(Beginning of Provided information)

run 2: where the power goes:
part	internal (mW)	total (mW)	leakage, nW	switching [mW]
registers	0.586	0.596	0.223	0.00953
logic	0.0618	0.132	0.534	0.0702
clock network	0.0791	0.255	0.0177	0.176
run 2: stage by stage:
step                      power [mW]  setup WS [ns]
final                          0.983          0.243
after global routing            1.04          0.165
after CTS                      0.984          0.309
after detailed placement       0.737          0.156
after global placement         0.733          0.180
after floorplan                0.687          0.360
--- src/rtl/rename_alloc_ctrl.sv ---
// Rename-stage allocation sequencer: grants free-list pops, forwards commit frees,
// and keeps a circular queue of branch checkpoints used to rewind the free list.
module rename_alloc_ctrl #(
  parameter int N_CKPT = 4,
  parameter int PTR_W  = 8,
  parameter int DEPTH  = 128,
  localparam int IDX_W = $clog2(N_CKPT)
) (
  input  logic             clk,
  input  logic             reset,
  input  logic             alloc_req,
  output logic             alloc_gnt,
  output logic [6:0]       alloc_tag,
  input  logic             free_valid,
  input  logic             br_dispatch,
  output logic             br_gnt,
  output logic [IDX_W-1:0] br_tag,
  output logic             ckpt_full,
  input  logic             res_valid,
  output logic             res_ready,
  input  logic [IDX_W-1:0] res_tag,
  input  logic             res_mispredict,
  output logic             stall,
  output logic             fl_write_en,
  output logic             fl_read_en,
  output logic             fl_spec,
  output logic             fl_mispredict,
  output logic [PTR_W-1:0] fl_re_ptr,
  input  logic [PTR_W-1:0] fl_ptr,
  input  logic             fl_empty
);

  typedef enum logic [1:0] {RUN, RESTORE, SETTLE} state_t;

  state_t            state;
  logic [IDX_W:0]    head, tail, count;
  logic [N_CKPT-1:0] valid, flush_mask;
  logic [PTR_W-1:0]  ckpt_ptr [N_CKPT];
  logic [PTR_W-1:0]  restore_ptr, ckpt_val;
  logic [PTR_W:0]    ptr_sum;
  logic [IDX_W-1:0]  misp_offset, entry_offset;
  logic              in_run, mispredict_req, res_hit, mispredict_ok, resolve_ok, reclaim;

  assign in_run         = (state == RUN);
  assign mispredict_req = res_valid & res_mispredict;
  assign count          = tail - head;
  assign ckpt_full      = (count == (IDX_W+1)'(N_CKPT));

  assign alloc_gnt   = alloc_req & in_run & ~fl_empty & ~mispredict_req;
  assign alloc_tag   = fl_ptr[6:0];
  assign fl_read_en  = alloc_gnt;
  assign fl_write_en = free_valid;
  assign fl_spec     = ~in_run;
  assign stall       = ~in_run | fl_empty | (br_dispatch & ckpt_full);
  assign br_gnt      = br_dispatch & in_run & ~ckpt_full & ~mispredict_req;
  assign br_tag      = tail[IDX_W-1:0];
  assign res_ready   = in_run;

  assign fl_mispredict = (state == RESTORE);
  assign fl_re_ptr     = fl_mispredict ? restore_ptr : '0;

  // A same-cycle allocation is older than the branch, so the checkpoint skips past it.
  assign ptr_sum  = {1'b0, fl_ptr} + {{PTR_W{1'b0}}, alloc_gnt};
  assign ckpt_val = (ptr_sum >= (PTR_W+1)'(DEPTH)) ? PTR_W'(ptr_sum - (PTR_W+1)'(DEPTH))
                                                   : ptr_sum[PTR_W-1:0];

  assign res_hit       = res_valid & in_run & valid[res_tag];
  assign mispredict_ok = res_hit & res_mispredict;
  assign resolve_ok    = res_hit & ~res_mispredict;
  assign reclaim       = (count != '0) & ~valid[head[IDX_W-1:0]];
  assign misp_offset   = res_tag - head[IDX_W-1:0];

  // Entries at or beyond the mispredicted one (in age order from head) are younger.
  always_comb begin
    flush_mask   = '0;
    entry_offset = '0;
    for (int i = 0; i < N_CKPT; i++) begin
      entry_offset  = IDX_W'(i) - head[IDX_W-1:0];
      flush_mask[i] = (entry_offset >= misp_offset);
    end
  end

  always_ff @(posedge clk or posedge reset) begin
    if (reset) begin
      state       <= RUN;
      head        <= '0;
      tail        <= '0;
      valid       <= '0;
      restore_ptr <= '0;
      for (int i = 0; i < N_CKPT; i++) ckpt_ptr[i] <= '0;
    end else begin
      if (reclaim) head <= head + (IDX_W+1)'(1);
      case (state)
        RUN: begin
          if (mispredict_ok) begin
            state       <= RESTORE;
            restore_ptr <= ckpt_ptr[res_tag];
            tail        <= head + {1'b0, misp_offset};
            valid       <= valid & ~flush_mask;
          end else begin
            if (resolve_ok) valid[res_tag] <= 1'b0;
            if (br_gnt) begin
              valid[tail[IDX_W-1:0]]    <= 1'b1;
              ckpt_ptr[tail[IDX_W-1:0]] <= ckpt_val;
              tail                      <= tail + (IDX_W+1)'(1);
            end
          end
        end
        RESTORE: state <= SETTLE;
        SETTLE:  state <= RUN;
        default: state <= RUN;
      endcase
    end
  end

endmodule

--- config.mk ---
export PLATFORM = sky130hd
export DESIGN_NAME = rename_alloc_ctrl
export DESIGN_NICKNAME = d
export VERILOG_FILES = /design/src/rtl/rename_alloc_ctrl.sv
export SDC_FILE = /design/constraint.sdc
export NUM_CORES = 1
export LEC_CHECK = 0
export BUFFER_PORTS_ARGS = -buffer_cell sky130_fd_sc_hd__clkbuf_2
export CORE_ASPECT_RATIO = 1.2
export CORE_MARGIN = 2
export CORE_UTILIZATION = 60
export DETAILED_ROUTE_END_ITERATION = 12
export PLACE_DENSITY = 0.95
export SYNTH_ARGS = -nofsm -noshare
export SYNTH_HDL_FRONTEND = slang
export SYNTH_SLANG_ARGS = --single-unit
--- constraint.sdc ---
create_clock -name clk -period 4.56 [get_ports clk]
set_clock_uncertainty 0.05 [all_clocks]
set_input_delay 0.456 -clock clk [delete_from_list [all_inputs] [get_ports clk]]
set_output_delay 0.456 -clock clk [all_outputs]
set_load 0.05 [all_outputs]
# Word level (Yosys, flattened, before mapping)
# Cells that the tools add are included.
# totals
latchBits	0
ramBits	0
input_bits	18
memories	0
rom_bits	0
reg_bits	52
wordCells	99
out_inout_bits	26
# classes
bitwise_logic	29
div_mod_pow	0
reduce_logical	9
multipliers	0
n_shift	0
muxes	25
order_cmp	13
n_eq_ne	3
addsub	11
# op_table
operator	count
2-to-1 mux 8 bit	5
bitwise mux 32 bit	1
2-to-1 mux 4 bit	5
binary-select mux 8 bit (select 2 bit)	1
demux 8 bit (select 2 bit)	1
bitwise AND 1 bit	13
adder 8 x 1 -> 9 bit	1
>= comparator 9 x 8 -> 1 bit (second input constant)	1
< comparator 2 x 3 -> 1 bit (second input constant)	3
bitwise AND 4 bit	2
>= comparator 2 bit	4
NOT 4 bit	2
subtractor 8 bit (second input constant)	1
NOT 1 bit	7
adder 3 x 1 -> 3 bit (second input constant)	2
>= comparator 3 bit (second input constant)	2
2-to-1 mux 3 bit	2
NOT 2 -> 3 bit	2
binary-select mux 1 bit (select 2 bit)	2
demux 1 bit (select 2 bit)	2
>= comparator 2 x 1 -> 1 bit (second input constant)	2
2-to-1 mux 1 bit	4
OR 4 bit	1
case mux 2 bit (2 select lines)	1
17 further kinds	23

# Logic depth before layout (Yosys ltp)
# Gate-level depths: netlist of run 1.
# depth
ltp_word	12
depth_mapped	9

# Worst setup path before layout of run 1
# OpenSTA, ideal clock, no wires.
# synth_path
path_type	register to register
startpoint	reg state[1]
endpoint	reg ckpt_ptr[22] (netlist name)
required_ns	4.385
t_arrival_ns	4.157
path_stages_with_launch	10
synth_period_minus_slack_ns	4.332
slack_ns	0.228
path_cell_list	dfrtp_1 nor2_1 inv_1 nor3_1 ha_1 ha_1 nand3_1 nor2_1 xor2_1 mux2_2
# synth_via
elab_chain_cells	8
# synth_lines
element	line	rtl
start, declared	35	state_t state;
start signal, assigned	85	state <= RUN;
start signal, assigned	96	state <= RESTORE;
start signal, assigned	109	RESTORE: state <= SETTLE;
logical NOT 2 bit *	44	assign in_run = (state == RUN);
named net res_ready	20	output logic res_ready,
bitwise AND 1 bit * (3 in a row)	49	assign alloc_gnt = alloc_req & in_run & ~fl_empty & ~mispredict_req;
named net alloc_gnt	12	output logic alloc_gnt,
adder 8 x 1 -> 9 bit *	63	assign ptr_sum = {1'b0, fl_ptr} + {{PTR_W{1'b0}}, alloc_gnt};
subtractor 8 bit / >= comparator 9 x 8 -> 1 bit (equally long branches)	64	assign ckpt_val = (ptr_sum >= (PTR_W+1)'(DEPTH)) ? PTR_W'(ptr_sum - (PTR_W+1)'(DEPTH))
2-to-1 mux 8 bit *	64	
bitwise mux 32 bit *	104	ckpt_ptr[tail[IDX_W-1:0]] <= ckpt_val;
end signal, assigned by index	104	
end, declared	38	logic [PTR_W-1:0] ckpt_ptr [N_CKPT];
# The timed path passes the listed nets; every way through them passes the cells marked *.
# A chain may end at the register's enable or synchronous reset.

# Worst setup path after layout of run 1
# layout_path
startpoint	reg head[1]
endpoint	out stall
# layout_via
elab_chain_cells	4
# layout_lines
element	line	rtl
start, declared	36	logic [IDX_W:0] head, tail, count;
start signal, assigned	92	if (reclaim) head <= head + (IDX_W+1)'(1);
subtractor 3 bit	46	assign count = tail - head;
equality test 3 bit	47	assign ckpt_full = (count == (IDX_W+1)'(N_CKPT));
bitwise AND 1 bit	54	assign stall = ~in_run | fl_empty | (br_dispatch & ckpt_full);
OR 1 bit	54	
end, declared	23	output logic stall,
# Every way passes these cells.

==> results of run 1 <==
## worst reg2reg max path, stage by stage (launching register included)
cell	delay, ns
dfrtp_1	0.43
nor2_1	0.27
inv_1	0.13
nor3_1	0.51
ha_1	0.25
ha_1	0.18
nand3_1	0.12
nor2_1	0.18
xor2_1	0.30
mux2_2	0.22
## logic make-up after synthesis
family	Yosys count
mux	52
fa+ha+maj	17
xor+xnor	13
simple gates	41
flops	52
compound gates	20
buf+inv	33
## stage by stage
step | utilization (%) | hold slack (ns) | cells
finish | 68.2 | 0.335 | 316
CTS | 68.2 | 0.368 | 316
global placement | 65.8 | 0.420 | 308
floorplan | - | 0.404 | 228
global route | 68.2 | 0.422 | 316
detailed placement | 65.8 | 0.436 | 308
## power groups by stage
stage / Combinational (mW) / Sequential, mW / Clock (mW)
finish: 1.02 / 0.814 / 0.317
floorplan: 0.851 / 0.770 / 0
global route: 1.10 / 0.841 / 0.340
global placement: 0.957 / 0.801 / 0
CTS: 1.02 / 0.813 / 0.321
detailed placement: 1.02 / 0.821 / 0
## cells in the mapped netlist (all sizes together), types with 2 or more instances
library cell,instances
and2,12
mux2,40
nand2b,2
nand3,4
ha,14
inv,14
clkbuf,2
dfrtp,52
xnor2,10
a21oi,5
o22ai,2
buf,17
o21ai,5
a31oi,2
nand4,2
mux2i,3
nor2,6
nor2b,4
mux4,9
fa,3
xor2,3
nand2,7
## metal layers
layer,share of wire (%),vias to the layer above
li1,-,837
met5,0,-
met4,2.3,0
met3,4.1,12
met1,40,961
met2,53,49
## layout make-up
type / instances / area share [%]
multi-input combinational: 143 / 44.8
clock inverter: 3 / 1.35
timing repair buffer: 41 / 6.50
sequential: 52 / 41.2
tap: 58 / 2.30
inverter: 14 / 1.67
clock buffer: 5 / 2.18
## flip-flops by register name, summed over array words and instances, names as in the netlist
register,cells
ckpt_ptr,32
head,3
restore_ptr,8
state,2
tail,3
valid,4
## final timing paths
kind	startpoint	to	slack, ns	cells past startpoint
min in group clk	br_dispatch	valid[3]	0.44	3
max in group asynchronous	reset	ckpt_ptr[29]	3.47	2
hold / removal	reset	ckpt_ptr[31]	0.34	2
hold reg to reg	restore_ptr[5]	restore_ptr[5]	0.46	1
setup reg to reg	state[1]	ckpt_ptr[14]	1.87	9
setup / recovery	head[1]	stall	1.76	7
==> results.yml, run 1 <==
logic_synthesis:
  synth_simple_gate_area_share_pct: 7.87
  yosysUniqueCellTypes: 37
  synth_top_family_by_area: "multiplexers"
  synth_edf_count: 0
  synth_ff_type: "dfrtp_1"
  syn_area_per_cell_sq_um: 12.7
  yosys_warnings: 0
  synth_fp_nets: 263
  synth_top_area_share_pct: 45.0
  synth_fa_ha_area_share_pct: 8.13
  synth_compound_area_share_pct: 5.02
  yosys_register_bits: 52
  synthMuxAreaShare_pct: 23.6
  synthTopCellsByArea: "dfrtp_1, mux2_2, mux4_2, ha_1, buf_4"
  synth_xor_area_share_pct: 4.20
  ys_seq_area_share_pct: 45.0
  syn-cell-area_sq_um: 2890
  synth.largest_area_cell: "dfrtp_1"
  async_flop_share_pct: 100
  synth_cells: 228
die:
  fp.dieW_microns: 67.4
  start_util_pct: 62.5
  die_area_sq_um: 5390
  die_y_microns: 80.1
  fp.coreArea_sq_um: 4630
  ios: 44
  rows: 27
clock_network:
  cts_resized: 0
  cts_root_buf: "clkbuf_8"
  cts_hold_buf: 0
  h-tree-depth: 2
  clock_sinks: 52
  cts_setup_buffers: 0
  clockBufferDepth: 2
  cts_tree: "built"
  clkTransAtPathRegs_ns: 0.10
  numCtsBuffers: 5
  clock_latency_ns: 0.31
detailed_routing:
  wl_per_cell_microns: 18.6
  dr.pass1.iters: 4
  vias: 1859
  ant_nets: 0
  drtIter0Drc: 72
  remaining_drc_errors: 0
  viasPerCell: 5.88
  wirelength_microns: 5890
worst_setup_path:
  critPathBufInv: 2
  worstPathRequired_ns: 4.05
  crit_top_cell: "nor2b_1"
  worst-path-max-fanout: 5
  cp.arrival_ns: 2.29
  slowest_delay_ns: 0.47
  cp_top_family: "simple AND/OR/NAND/NOR gates"
  critPathCaptureType: "output pin"
  slowest_stage: "dfrtp_1"
  critPathKind: "register to output pin"
  startpoint_type: "register"
  crit_chain: "inv_1 -> ha_1 -> nor2b_1 -> xnor2_2 -> nor2b_1 -> a211o_1 -> clkbuf_2"
power:
  total_power_mw: 2.15
  p_seq_share_pct: 37.8
  power_density_nw_per_um2: 682
  power_frac_comb_pct: 47.4
  pwr-share-clk_pct: 14.7
  switching_share_pct: 39.8
  p_int_mw: 1.30
  p_leak_nw: 1.49
  peakVddDrop_mv: 0.409
  p_sw_uw: 855
finish:
  multi_input_area_sq_um: 1410
  seq_area_sq_um: 1300
  final_common_cell: "dfrtp_1"
  final_layout_size_suffix_gt1_share_pct: 39.9
  final_area_sq_um: 3160
  fin_nets: 292
  nFillCells: 330
  syn_to_final_growth_pct: 9.08
  final_cell_mix: "dfrtp_1, clkbuf_2, mux2_2"
  diodes: 0
global_routing:
  antenna_found_initial: 0
  grt_pass1_wl_microns: 9540
  overflow: 0
  grt_use_total_pct: 24.8
  grt_use_met2_pct: 42.0
  gr-usage-met1_pct: 31.6
  met3_usage_pct: 5.04
  grt_max_degree: 53
  grt_pass1_vias: 1918
  top_usage_layer: "met2"
sta:
  finalHoldViolCount: 0
  fin_tns_setup_ns: 0
  worstMarginPinSlew_ns: 1.06
  finalWorstSetupSlack_ns: 1.76
  setup_viol: 0
  finalCriticalPeriod_ns: 2.80
  relSlewSlack_pct: 29.4
  timing.final.crit_share_pct: 61.3
  max_freq_mhz: 358
  rsz0062_at_grt: "no"
  slew_viol_final: 0
job:
  drv_cap: 0
outcome:
  status: "complete, no violations"
place:
  gp_congestion: 0.901
  dpl_cell_area_sq_um: 3040
  port_buffers: 41
  dp_slack_ns: 1.85
  hpwl_microns: 4250
min_path:
  hold_class: "primary input to asynchronous set/reset pin"
Power figures use the tool's default switching activity.
==> run 2: changes to the inputs <==
--- a/config.mk
+++ b/config.mk
@@ -8,9 +8,9 @@
 export BUFFER_PORTS_ARGS = -buffer_cell sky130_fd_sc_hd__clkbuf_2
 export CORE_ASPECT_RATIO = 1.2
 export CORE_MARGIN = 2
-export CORE_UTILIZATION = 60
+export CORE_UTILIZATION = 51
 export DETAILED_ROUTE_END_ITERATION = 12
-export PLACE_DENSITY = 0.95
+export PLACE_DENSITY = 0.87
 export SYNTH_ARGS = -nofsm -noshare
 export SYNTH_HDL_FRONTEND = slang
 export SYNTH_SLANG_ARGS = --single-unit
==> constraint.sdc (replaced) <==
create_clock -name clk -period 2.3 [get_ports clk]
set_clock_uncertainty 0.05 [all_clocks]
set_input_delay 0.23 -clock clk [delete_from_list [all_inputs] [get_ports clk]]
set_output_delay 0.23 -clock clk [all_outputs]
set_load 0.05 [all_outputs]
==> results.yml, run 2 (synthesis results as in run 1) <==
die:
  ios: 44
  fp.dieW_microns: 72.8
  rows: 30
  die_area_sq_um: 6290
  die_y_microns: 86.5
  fp.coreArea_sq_um: 5560
  start_util_pct: 52.1
worst_setup_path:
  cp.arrival_ns: 1.96
  critPathKind: "register to output pin"
  worstPathRequired_ns: 2.02
  crit_chain: "ha_1 -> nor2b_2 -> xnor2_2 -> nor2b_4 -> a211o_1 -> buf_4"
  worst-path-max-fanout: 5
  startpoint_type: "register"
  critPathCaptureType: "output pin"
  slowest_delay_ns: 0.46
  slowest_stage: "dfrtp_2"
global_routing:
  overflow: 0
  grt_pass1_vias: 2057
  grt_max_degree: 28
  antenna_found_initial: 0
  grt_pass1_wl_microns: 9520
  grt_use_total_pct: 20.1
detailed_routing:
  wl_per_cell_microns: 16.9
  ant_nets: 0
  wirelength_microns: 5820
  dr.pass1.iters: 4
  remaining_drc_errors: 0
  drtIter0Drc: 98
  viasPerCell: 5.55
  vias: 1909
clock_network:
  clockBufferDepth: 2
  h-tree-depth: 2
  clock_latency_ns: 0.31
  cts_root_buf: "clkbuf_8"
  cts_tree: "built"
  clock_sinks: 52
  clkTransAtPathRegs_ns: 0.08
  numCtsBuffers: 5
sta:
  worstMarginPinSlew_ns: 0.406
  slew_viol_final: 0
  fin_tns_setup_ns: 0
  relSlewSlack_pct: 72.8
  timing.final.crit_share_pct: 97.5
  finalCriticalPeriod_ns: 2.24
  max_freq_mhz: 446
  finalHoldViolCount: 0
  setup_viol: 0
finish:
  final_common_cell: "dfrtp_1"
  final_cell_mix: "dfrtp_1, mux2_2, clkbuf_2"
  biggestRegsByFlops: "ckpt_ptr: 32 flops, restore_ptr: 8 flops, valid: 4 flops"
  diodes: 0
  fin_nets: 314
  largest-register: "ckpt_ptr"
  final_area_sq_um: 3360
  largest_reg_flops: 32
  syn_to_final_growth_pct: 16.3
  multi_input_area_sq_um: 1450
  final_layout_size_suffix_gt1_share_pct: 47.1
  nFillCells: 422
  seq_area_sq_um: 1300
outcome:
  status: "complete, no violations"
power:
  peakVddDrop_mv: 0.539
  power_frac_comb_pct: 52.7
  switching_share_pct: 39.2
  p_leak_nw: 1.61
  pwr-share-clk_pct: 11.7
  p_seq_share_pct: 35.7
  p_int_mw: 2.67
  p_sw_mw: 1.72
  power_density_nw_per_um2: 1310
min_path:
  hold_class: "primary input to register"
place:
  gp_congestion: 0.972
  dpl_cell_area_sq_um: 3230
  port_buffers: 41
  hpwl_microns: 4410
job:
  drv_cap: 0
run 2: cell types whose count changed in the layout (fill, tap and decap cells not counted), moves of 2 or more:
cell      delta
dfrtp_2      +2
nor2_1       -2
clkbuf_2     -2
nor2b_1      -2
dfrtp_1      -2
buf_4       +21
run 2: final timing paths:
check / start / to / slack, ns / cells past startpoint
max: head[0] / stall / 0.06 / 6
min: res_valid / valid[1] / 0.21 / 3
max reg2reg: head[0] / ckpt_ptr[4] / 0.10 / 8
min reg2reg: restore_ptr[3] / restore_ptr[3] / 0.45 / 1
max in group asynchronous: reset / ckpt_ptr[27] / 1.29 / 4
min in group asynchronous: reset / ckpt_ptr[25] / 0.31 / 3
run 2: cell type report:
class	count	area share [%]
Timing Repair Buffer	63	11.5
Sequential cell	52	38.8
Clock inverter	2	0.409
Clock buffer	6	2.16
Tap cell	64	2.38
Multi-Input combinational cell	143	43.2
Inverter	14	1.56
run 2: through the flow:
step / util (%) / total power [mW] / setup WS [ns] / std cells / hold WS (ns)
5_1_grt: 60.5 / 4.67 / -0.00575 / 344 / 0.222
3_5_place_dp: 58.1 / 3.78 / 0.0817 / 332 / 0.0956
4_1_cts: 60.0 / 4.36 / 0.00164 / 342 / 0.207
6_report: 60.5 / 4.40 / 0.0585 / 344 / 0.211
2_1_floorplan: - / 3.26 / -0.619 / 228 / 0.357
3_3_place_gp: 58.1 / 3.69 / 0.195 / 332 / 0.0892
run 2: worst max-delay path: cells and delay by family (launching register included):
kind                     cells  cell delay [ns]
XOR/XNOR                     1             0.24
buffers and inverters        1             0.19
AND/OR/NAND/NOR              2             0.43
adder cells (fa/ha/maj)      1             0.21
flip-flops                   1             0.46
AO/OA/AOI/OAI                1             0.14
run 2: power by group through the flow:
stage | Combinational (mW) | Sequential [mW] | Clock, mW
after detailed placement | 2.20 | 1.59 | 0
after CTS | 2.27 | 1.57 | 0.525
after floorplan | 1.73 | 1.53 | 0
after global routing | 2.50 | 1.62 | 0.556
after global placement | 2.14 | 1.55 | 0
final | 2.31 | 1.57 | 0.512
run 2: repair_timing:
| item | CTS | global route |
|---|---|---|
| pin swaps | 1 | 3 |
| buffers inserted | 1 | 2 |
| hold endpoints to repair | 8 | 0 |
| setup endpoints to repair | 1 | 11 |
| gates resized for setup | 1 | 8 |
| hold buffers | 1 | 0 |
run 2: metal layers:
| metal | wire length (microns) | GRT usage [%] | part of all wire, % | up-vias |
|---|---|---|---|---|
| met5 | 0 | 0 | 0 | - |
| met4 | 152 | 10.9 | 2.6 | 0 |
| met3 | 149 | 3.02 | 2.6 | 10 |
| met2 | 3170 | 34.4 | 54 | 38 |
| met1 | 2350 | 24.1 | 40 | 981 |
| li1 | - | - | - | 880 |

(End of Provided information)

Activity> Retype exactly the lines above, from the one with "clock inverter: 3 / 1.35" through the one with "worstPathRequired_ns: 4.05", inclusive.

Task answer>
clock inverter: 3 / 1.35
timing repair buffer: 41 / 6.50
sequential: 52 / 41.2
tap: 58 / 2.30
inverter: 14 / 1.67
clock buffer: 5 / 2.18
## flip-flops by register name, summed over array words and instances, names as in the netlist
register,cells
ckpt_ptr,32
head,3
restore_ptr,8
state,2
tail,3
valid,4
## final timing paths
kind	startpoint	to	slack, ns	cells past startpoint
min in group clk	br_dispatch	valid[3]	0.44	3
max in group asynchronous	reset	ckpt_ptr[29]	3.47	2
hold / removal	reset	ckpt_ptr[31]	0.34	2
hold reg to reg	restore_ptr[5]	restore_ptr[5]	0.46	1
setup reg to reg	state[1]	ckpt_ptr[14]	1.87	9
setup / recovery	head[1]	stall	1.76	7
==> results.yml, run 1 <==
logic_synthesis:
  synth_simple_gate_area_share_pct: 7.87
  yosysUniqueCellTypes: 37
  synth_top_family_by_area: "multiplexers"
  synth_edf_count: 0
  synth_ff_type: "dfrtp_1"
  syn_area_per_cell_sq_um: 12.7
  yosys_warnings: 0
  synth_fp_nets: 263
  synth_top_area_share_pct: 45.0
  synth_fa_ha_area_share_pct: 8.13
  synth_compound_area_share_pct: 5.02
  yosys_register_bits: 52
  synthMuxAreaShare_pct: 23.6
  synthTopCellsByArea: "dfrtp_1, mux2_2, mux4_2, ha_1, buf_4"
  synth_xor_area_share_pct: 4.20
  ys_seq_area_share_pct: 45.0
  syn-cell-area_sq_um: 2890
  synth.largest_area_cell: "dfrtp_1"
  async_flop_share_pct: 100
  synth_cells: 228
die:
  fp.dieW_microns: 67.4
  start_util_pct: 62.5
  die_area_sq_um: 5390
  die_y_microns: 80.1
  fp.coreArea_sq_um: 4630
  ios: 44
  rows: 27
clock_network:
  cts_resized: 0
  cts_root_buf: "clkbuf_8"
  cts_hold_buf: 0
  h-tree-depth: 2
  clock_sinks: 52
  cts_setup_buffers: 0
  clockBufferDepth: 2
  cts_tree: "built"
  clkTransAtPathRegs_ns: 0.10
  numCtsBuffers: 5
  clock_latency_ns: 0.31
detailed_routing:
  wl_per_cell_microns: 18.6
  dr.pass1.iters: 4
  vias: 1859
  ant_nets: 0
  drtIter0Drc: 72
  remaining_drc_errors: 0
  viasPerCell: 5.88
  wirelength_microns: 5890
worst_setup_path:
  critPathBufInv: 2
  worstPathRequired_ns: 4.05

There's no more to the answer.